- _Dataset excerpts_
$ cat config.mk
export PLATFORM = sky130hd
export DESIGN_NAME = fp_to_int_saturating_convert_core
export DESIGN_NICKNAME = d
export VERILOG_FILES = /design/src/fti_pkg.sv /design/src/fp_to_int_saturating_convert_core.sv /design/src/fti_decode.sv /design/src/fti_result.sv
export VERILOG_INCLUDE_DIRS = /design/src /design/src/src
export SDC_FILE = /design/constraint.sdc
export NUM_CORES = 1
export LEC_CHECK = 0
export ABC_CLOCK_PERIOD_IN_PS = 7500
export BUFFER_PORTS_ARGS = -buffer_cell sky130_fd_sc_hd__buf_4
export CORE_MARGIN = 4
export CORE_UTILIZATION = 40
export CTS_BUF_LIST = sky130_fd_sc_hd__clkbuf_4
export DETAILED_ROUTE_END_ITERATION = 10
export REMOVE_ABC_BUFFERS = 1
export SKIP_CTS_REPAIR_TIMING = 1
export SYNTH_ARGS = -nofsm -noshare
export SYNTH_HDL_FRONTEND = slang
export SYNTH_SLANG_ARGS = --single-unit
$ cat constraint.sdc
create_clock -name clk_i -period 7.5 [get_ports clk_i]
set_clock_uncertainty 0.2 [all_clocks]
set_input_delay 0.75 -clock clk_i [delete_from_list [all_inputs] [get_ports clk_i]]
set_output_delay 0.75 -clock clk_i [all_outputs]
set_load 0.05 [all_outputs]
$ cat src/fp_to_int_saturating_convert_core_defines.svh
// assertion macros for the float to integer converter
// used by the top level only
`ifndef FP_TO_INT_SATURATING_CONVERT_CORE_DEFINES_SVH
`define FP_TO_INT_SATURATING_CONVERT_CORE_DEFINES_SVH
`define FTI_ASSERT(lbl, clk, rstn, prop, msg) \
  lbl: assert property (@(posedge clk) disable iff (!rstn) (prop)) else $error(msg);
`define FTI_ASSERT_NORST(lbl, clk, prop, msg) \
  lbl: assert property (@(posedge clk) (prop)) else $error(msg);
`endif

$ cat src/fti_pkg.sv
// shared types and constants for the float to integer converter
// no dependencies
`default_nettype none
package fti_pkg;
  typedef enum logic [1:0] {
    OP_F_TO_I32 = 2'd0,
    OP_D_TO_I32 = 2'd1,
    OP_F_TO_I64 = 2'd2,
    OP_D_TO_I64 = 2'd3
  } fti_op_e;

  typedef struct packed {
    logic        neg;
    logic        is_nan;
    logic        sat;
    logic        zero;
    logic [63:0] mag;
  } fti_dec_t;
endpackage
`default_nettype wire

$ cat src/fp_to_int_saturating_convert_core.sv
// top level of the saturating float to integer converter
// depends on fti_pkg, fti_decode, fti_result and the defines header
`default_nettype none
`include "fp_to_int_saturating_convert_core_defines.svh"
// One conversion per word: an input register feeds one combinational decode,
// shift and saturate stage, and a result register holds the answer. A word
// moves on from the input register to the result register, and a new word is
// taken every cycle while the output side accepts; the result register and
// input register then advance together, so throughput is one word per clock.
module fp_to_int_saturating_convert_core import fti_pkg::*; (
  input  wire logic        clk_i,
  input  wire logic        rst_ni,
  input  wire logic        s_axis_tvalid_i,
  output logic             s_axis_tready_o,
  input  wire logic [71:0] s_axis_tdata_i,  // op [1:0], operand_bits [65:2], zero [71:66]
  output logic             m_axis_tvalid_o,
  input  wire logic        m_axis_tready_i,
  output logic [63:0]      m_axis_tdata_o   // result [63:0]
);
  logic        in_vld_q, out_vld_q;
  logic [1:0]  op_q;
  logic [63:0] bits_q, res_q, res_d;
  logic        adv_out, adv_in;
  fti_dec_t    dec;

  assign adv_out         = in_vld_q && (!out_vld_q || m_axis_tready_i);
  assign s_axis_tready_o = !in_vld_q || adv_out;
  assign adv_in          = s_axis_tvalid_i && s_axis_tready_o;

  always_ff @(posedge clk_i or negedge rst_ni) begin
    if (!rst_ni) begin
      in_vld_q  <= 1'b0;
      out_vld_q <= 1'b0;
    end else begin
      if (s_axis_tready_o) in_vld_q <= s_axis_tvalid_i;
      if (adv_out) out_vld_q <= 1'b1;
      else if (m_axis_tready_i) out_vld_q <= 1'b0;
    end
  end

  always_ff @(posedge clk_i) begin
    if (adv_in) begin
      op_q   <= s_axis_tdata_i[1:0];
      bits_q <= s_axis_tdata_i[65:2];
    end
    if (adv_out) res_q <= res_d;
  end

  fti_decode u_dec (.op_i(op_q), .bits_i(bits_q), .dec_o(dec));
  fti_result u_res (.wide_i(op_q[1]), .dec_i(dec), .result_o(res_d));

  assign m_axis_tvalid_o = out_vld_q;
  assign m_axis_tdata_o  = res_q;

  `FTI_ASSERT(a_out_held, clk_i, rst_ni,
    m_axis_tvalid_o && !m_axis_tready_i |=> m_axis_tvalid_o && $stable(m_axis_tdata_o),
    "stalled result changed")
  `FTI_ASSERT(a_move, clk_i, rst_ni,
    adv_out |=> m_axis_tvalid_o, "result lost")
  `FTI_ASSERT(a_i32_ext, clk_i, rst_ni,
    in_vld_q && !op_q[1] |-> res_d[63:32] == {32{res_d[31]}}, "int32 not sign extended")
endmodule
`default_nettype wire

$ cat src/fti_decode.sv
// decodes one float or double and shifts its significand to an integer magnitude
// depends on fti_pkg
`default_nettype none
module fti_decode import fti_pkg::*; (
  input  wire logic [1:0]  op_i,
  input  wire logic [63:0] bits_i,
  output fti_dec_t         dec_o
);
  logic        dbl, wide;
  logic [10:0] expf;
  logic [51:0] frac;
  logic [11:0] e;
  logic        exp_max, below;
  logic [63:0] sig;
  logic [6:0]  sh;

  always_comb begin
    dbl  = op_i[0];
    wide = op_i[1];
    if (dbl) begin
      dec_o.neg = bits_i[63];
      expf      = bits_i[62:52];
      frac      = bits_i[51:0];
      exp_max   = (expf == 11'h7ff);
      below     = (expf < 11'd1023);
      e         = {1'b0, expf} - 12'd1023;
    end else begin
      dec_o.neg = bits_i[31];
      expf      = {3'b000, bits_i[30:23]};
      frac      = {bits_i[22:0], 29'd0};
      exp_max   = (bits_i[30:23] == 8'hff);
      below     = (bits_i[30:23] < 8'd127);
      e         = {1'b0, expf} - 12'd127;
    end
    dec_o.is_nan = exp_max && (frac != 52'd0);
    dec_o.sat    = exp_max || (!below && (wide ? (e >= 12'd63) : (e >= 12'd31)));
    dec_o.zero   = below && !exp_max;
    // significand left aligned at bit 63, then shifted right by 63 - e
    sig = {1'b1, frac, 11'd0};
    sh  = 7'd63 - e[6:0];
    dec_o.mag = (dec_o.sat || dec_o.zero) ? 64'd0 : (sig >> sh);
  end
endmodule
`default_nettype wire

$ cat src/fti_result.sv
// applies sign, nan, saturation and width limits to a decoded magnitude
// depends on fti_pkg
`default_nettype none
module fti_result import fti_pkg::*; (
  input  wire logic        wide_i,
  input  fti_dec_t         dec_i,
  output logic [63:0]      result_o
);
  always_comb begin
    if (dec_i.is_nan || dec_i.zero) begin
      result_o = 64'd0;
    end else if (dec_i.sat) begin
      if (wide_i) result_o = dec_i.neg ? 64'h8000_0000_0000_0000 : 64'h7fff_ffff_ffff_ffff;
      else        result_o = dec_i.neg ? 64'hffff_ffff_8000_0000 : 64'h0000_0000_7fff_ffff;
    end else begin
      result_o = dec_i.neg ? (64'd0 - dec_i.mag) : dec_i.mag;
    end
  end
endmodule
`default_nettype wire

# Yosys cells after proc, flatten, opt, wreduce, memory -nomap -nowiden

Cells that the tools add are included.

Bits in registers: 132
Input bits: 76
Output and inout port bits: 66

Add/sub/neg operators: 4
Magnitude comparators: 4
Eq/ne operators: 2
Shift-type cells: 1
Muxes and demuxes: 14
Reduce and logical (&&, ||, !) cells: 16

Operator list:

| kind                                                  | number |
|---|---|
| two-way mux 64 bit                                    | 6 |
| right shift 64 x 7 -> 64 bit                          | 1 |
| subtractor 1 x 64 -> 64 bit (first input constant)    | 1 |
| two-way mux 52 bit                                    | 1 |
| nonzero test 52 bit                                   | 1 |
| >= comparator 12 x 5 -> 1 bit (second input constant) | 1 |
| >= comparator 12 x 6 -> 1 bit (second input constant) | 1 |
| two-way mux 12 bit                                    | 1 |
| subtractor 11 x 10 -> 12 bit (second input constant)  | 1 |
| equality test 11 bit (second input constant)          | 1 |
| < comparator 11 x 10 -> 1 bit (second input constant) | 1 |
| subtractor 8 x 7 -> 9 bit (second input constant)     | 1 |
| equality test 8 bit (second input constant)           | 1 |
| < comparator 8 x 7 -> 1 bit (second input constant)   | 1 |
| subtractor 6 x 7 -> 7 bit (first input constant)      | 1 |
| two-way mux 1 bit                                     | 6 |
| logical AND 1 bit                                     | 5 |
| logical OR 1 bit                                      | 5 |
| zero test 1 bit                                       | 4 |
| nonzero test 2 bit                                    | 1 |

# Depth between registers and ports, before layout

Depth after elaboration: 11
Depth in mapped cells: 24

# Cells and area by module

Synthesis repeated with hierarchy kept, for this count alone.

Cells, all modules: 1246
Area total of the unflattened synthesis: 11556.1 um2

By module, submodules not included:

| module                            | instances | cells each | area each (um2) | sequential area each (um2) |
|---|---|---|---|---|
| fti_decode                        | 1         | 728        | 5018.6          | 0.0 |
| fp_to_int_saturating_convert_core | 1         | 138        | 4007.6          | 3953.8 |
| fti_result                        | 1         | 380        | 2529.9          | 0.0 |

# Least setup slack after synthesis

Ideal clock, no wire load.

Path kind: flip-flop to flip-flop
From: register bits_q[24]
To: register res_q[38] (netlist: m_axis_tdata_o[38]), data pin
Data arrival time: 5176 ps
Data required time: 7039 ps
Setup slack: 1863 ps
Cell stages (with the launch flop): 23
Clock period less this slack: 5637 ps
Cells stage by stage: edfxtp_1 ha_1 buf_2 xnor2_1 mux2i_1 o2111ai_1 nor2_1 maj3_1 nor2_1 clkbuf_1 clkbuf_1 clkbuf_1 buf_1 o211ai_1 ha_1 and4_1 a41o_1 a32o_1 and3b_1 buf_2 nand3_1 nand2_1 a221o_1

Longest elaborated chain between the ends: 11
Elaborated cells on any way between the ends: 25
Those cells by class: add/sub (3); order compare (3); eq/ne (1); shift (1); mux (8); reduce/logical (9)

RTL lines:

| item                                                                                 | RTL line                                | source |
|---|---|---|
| start, declared                                                                      | fp_to_int_saturating_convert_core.sv:22 | `logic [63:0] bits_q, res_q, res_d;` |
| start signal, assigned                                                               | fp_to_int_saturating_convert_core.sv:44 | `bits_q <= s_axis_tdata_i[65:2];` |
| parallel branches: the longest is 11 deep, another holds subtractor 1 x 64 -> 64 bit | n/a                                     |  |
| end signal, assigned                                                                 | fp_to_int_saturating_convert_core.sv:46 | `if (adv_out) res_q <= res_d;` |
| end, declared                                                                        | fp_to_int_saturating_convert_core.sv:22 |  |

Parallel ways; which one is timed is not known.
A chain may end at the register's enable or synchronous reset.

# Worst setup path in the final report

From: register bits_q[23]
To: register res_q[62] (netlist: m_axis_tdata_o[62]), data pin

The elaborated chain is that of the path after synthesis.

==> summary.json <==
{
  "synthToLayoutAreaGrowth_pct": 12.3,
  "first_global_vias": 11463,
  "routed_wl_mm": 48.2,
  "top_ports": 142,
  "drt-vias-per-instance": 6.47,
  "pre_cts_ws_ns": 1.28,
  "regToRegStartpoint": "bits_q[23]",
  "wl_per_cell_um": 25.8,
  "outcome": "completed",
  "io_buffer_count": 135,
  "num-fill-cells": 2976,
  "async_reset_ff_share_pct": 1.52,
  "maximum_number_of_pins_on_one_net_before_global_route_repair": 72,
  "crit_end": "m_axis_tdata_o[62]",
  "post_dp_cell_area_um2": 13700,
  "critical_path.cell_chain": "ha_1 -> xnor2_1 -> mux2i_4 -> buf_4 -> nor3_1 -> a221oi_2 -> mux2_2 -> nand2_1 -> o21ai_0 -> o21ai_0 -> nand2_1 -> ha_1 -> and4_1 -> a41o_1 -> a32o_1 -> and3b_1 -> nand3_1 -> a21o_1 -> a221o_1",
  "stdcell_area_um2": 14000,
  "dieWidth_um": 184,
  "placement_rows": 64,
  "clockBufferDepth": 2,
  "final_wtd_congestion": 0.993,
  "tritoncts": "built",
  "htree_levels": 4,
  "dpl.hpwl_mm": 37.6,
  "drt_first_pass_iters": 5,
  "proportion_of_synthesized_chip_area_in_sequential_cells_pct": 31.8,
  "finish.net_count": 1539,
  "timing.critical_path.from_type": "flop",
  "die_area_um2": 34000,
  "synth_cells": 1366,
  "dieHeight_um": 184,
  "antenna_violations_before_repair": 2,
  "maximum_cell_stage_delay_along_the_critical_path_ns": 0.71,
  "leading_cell_type_in_the_layout_fill_and_taps_excluded": "buf_4",
  "powerDensity_nw_per_um2": 208,
  "tightestPinTransition_ns": 1.02,
  "p_comb_share_pct": 51.5,
  "critPathLaunch": "bits_q[23]",
  "final.hold.worst_slack_ns": 0.119,
  "timing.final.crit_period_ns": 6.41,
  "maxCapViolCount": 0,
  "vdd_ir_drop_max_uv": 103,
  "power_frac_clock_pct": 16.4,
  "syn-cell-area_um2": 12400,
  "remaining_antenna_violation_count_after_routing": 0,
  "r2r-end": "m_axis_tdata_o[62]",
  "total_cts_buffers": 17,
  "total_switching_power_mw": 1.33,
  "critical_path_arrival_ns": 6.57,
  "yosys_warnings": 0,
  "remaining_drc_errors": 0,
  "cts_root_buf": "clkbuf_4",
  "number_of_enable_type_register_cells_in_the_synthesized_netlist": 130,
  "drive_above_1_share_pct": 20.2,
  "critical_path.max_fanout": 25,
  "worst-r2r-cell-count": 19,
  "clock-sinks": 132,
  "grt_util_all_layers_pct": 27.7,
  "path_clk_slew_ns": 0.12,
  "cell_internal_pwr_mw": 1.57,
  "cpMaxStageDelayCell": "mux2i_4",
  "post-route-worst-setup-slack_ns": 1.09,
  "timing_limited_maximum_frequency_mhz": 156,
  "worst_skew_pair.late_latency_ns": 0.59,
  "distinct_cells_synth": 105,
  "gr-total-overflow": 0,
  "mostFrequentLayoutCells": "buf_4 (176), mux2i_1 (136), edfxtp_1 (130)",
  "p_sw_share_pct": 45.8,
  "cp_data_required_time_ns": 7.66,
  "timing.final.max_slew_violations": 0,
  "sequentialPowerShare_pct": 32.1,
  "multi_input_combinational_cell_area_um2": 7900,
  "drt_first_iter_violations": 1260,
  "detailroute.via_count": 12078,
  "final-setup-viol-count": 0,
  "min-delay-path-class": "in2reg",
  "cellLeakagePower_nw": 5.27,
  "floorplan.initialDensity_pct": 40.6,
  "seq_area_um2": 3950,
  "layout_worst_path_cycle_share_pct": 85.5,
  "timing.final.hold_violations": 0,
  "worst-path-buf-inv": 1,
  "number_of_logic_stages_on_the_critical_path_including_buffering": 19,
  "crit_family": "compound AO/OA/AOI/OAI gates",
  "core_area_um2": 30700,
  "unrepaired_setup_endpoints_after_global_routing": "false",
  "grt_pass1_wl_mm": 71.9,
  "criticalPathCategory": "reg2reg",
  "crit_path_end_kind": "flop",
  "r2r_slack_ns": 1.09,
  "synth.ff_latch_count": 132,
  "synthesized_area_per_cell_um2": 9.11,
  "relSlewSlack_pct": 30.6,
  "synth_top_flop_cell": "edfxtp_1"
}
[kinds of logic (layout without fill, tap and decap cells)]
| kind of cell | Yosys count | count (layout) | share of synthesized area (%) |
|---|---|---|---|
| buffers and inverters | 110 | 214 | 5.06 |
| muxes | 191 | 191 | 16.5 |
| adders and majority gates | 5 | 5 | 0.463 |
| other | 0 | 2 | 0 |
| AOI/OAI and AO/OA | 436 | 436 | 25.2 |
| xor gates and xnor gates | 26 | 26 | 1.89 |
| DFF | 132 | 132 | 31.8 |
| and+or+nand+nor | 466 | 466 | 19.2 |
[registers in the layout (all words and copies together) (netlist names)]
name             cells
in_vld_q             1
bits_q              64
m_axis_tdata_o      64
op_q                 2
m_axis_tvalid_o      1
[final cells by class]
type | instances | area share (%)
tap | 396 | 3.55
sequential | 132 | 28.3
clock inverter | 9 | 0.645
multi-input combinational | 1124 | 56.5
inverter | 7 | 0.188
clock buffer | 20 | 1.07
antenna | 2 | 0.0358
timing repair buffer | 178 | 9.67
[cell usage after synthesis (11+ instances only)]
| cell | count | area [µm²] |
|---|---|---|
| mux2i_1 | 139 | 1390 |
| edfxtp_1 | 130 | 3900 |
| nand2_1 | 117 | 439 |
| nor2_1 | 105 | 394 |
| a21oi_1 | 85 | 425 |
| o21ai_0 | 61 | 305 |
| nand3_1 | 53 | 265 |
| o22ai_1 | 44 | 275 |
| clkbuf_1 | 38 | 143 |
| mux2_2 | 36 | 405 |
| nor3_1 | 35 | 175 |
| a31oi_1 | 32 | 200 |
| buf_2 | 31 | 155 |
| a211oi_1 | 25 | 188 |
| nand4_1 | 23 | 144 |
| o211ai_1 | 20 | 150 |
| and2_1 | 19 | 119 |
| nor4_1 | 17 | 106 |
| xnor2_1 | 17 | 149 |
| nand2b_1 | 16 | 100 |
| buf_4 | 15 | 113 |
| and3_1 | 13 | 81.3 |
| a211o_1 | 12 | 105 |
| a21o_1 | 11 | 82.6 |
| buf_6 | 11 | 124 |
[worst reg2reg max path: stages (launching register included)]
cell	delay, ns
edfxtp_1	0.64
ha_1	0.40
xnor2_1	0.20
mux2i_4	0.71
buf_4	0.35
nor3_1	0.08
a221oi_2	0.40
mux2_2	0.46
nand2_1	0.09
o21ai_0	0.22
o21ai_0	0.13
nand2_1	0.11
ha_1	0.22
and4_1	0.19
a41o_1	0.14
a32o_1	0.37
and3b_1	0.44
nand3_1	0.29
a21o_1	0.25
a221o_1	0.30
[metal layers]
layer  track usage, %  up-vias  part of all wire [%]
met5                0        -                 0.017
met2             46.5      540                    47
li1                 -     5608                     -
met1             36.6     5824                    42
met3             3.73      104                   6.4
met4             10.4        2                   3.8
[per-stage QoR]
stage / setup TNS, ns / total power [mW] / cells / utilization [%]
final: 0 / 2.90 / 1868 / 45.6
after CTS: 0 / 2.88 / 1865 / 45.5
after detailed placement: 0 / 2.40 / 1836 / 44.7
after global placement: 0 / 2.40 / 1836 / 44.7
after global routing: 0 / 3.03 / 1868 / 45.6
after floorplan: -25.96 / 1.90 / 1263 / -
[power by group through the flow]
stage	Combinational (mW)	Sequential, mW	Clock [mW]
floorplan	0.813	1.09	0
detailed placement	1.45	0.951	0
global route	1.57	0.940	0.511
finish	1.49	0.933	0.476
global placement	1.45	0.948	0
CTS	1.46	0.934	0.484
[how the worst min path moves through the flow]
stage	startpoint	end	slack (ns)	depth (start not counted)
4_1_cts	rst_ni	m_axis_tvalid_o	-0.29	1
3_5_place_dp	in_vld_q	m_axis_tvalid_o	0.27	1
6_report	s_axis_tdata_i[36]	bits_q[34]	0.12	1
2_1_floorplan	rst_ni	in_vld_q	0.25	0
5_1_grt	s_axis_tdata_i[40]	bits_q[38]	0.09	1
3_3_place_gp	in_vld_q	m_axis_tvalid_o	0.26	1
(Power assumes the default switching activity.)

- _What is being asked_
All lines of the records containing "assigned" should be shown.

- _Result of this exercise_
| start signal, assigned                                                               | fp_to_int_saturating_convert_core.sv:44 | `bits_q <= s_axis_tdata_i[65:2];` |
| end signal, assigned                                                                 | fp_to_int_saturating_convert_core.sv:46 | `if (adv_out) res_q <= res_d;` |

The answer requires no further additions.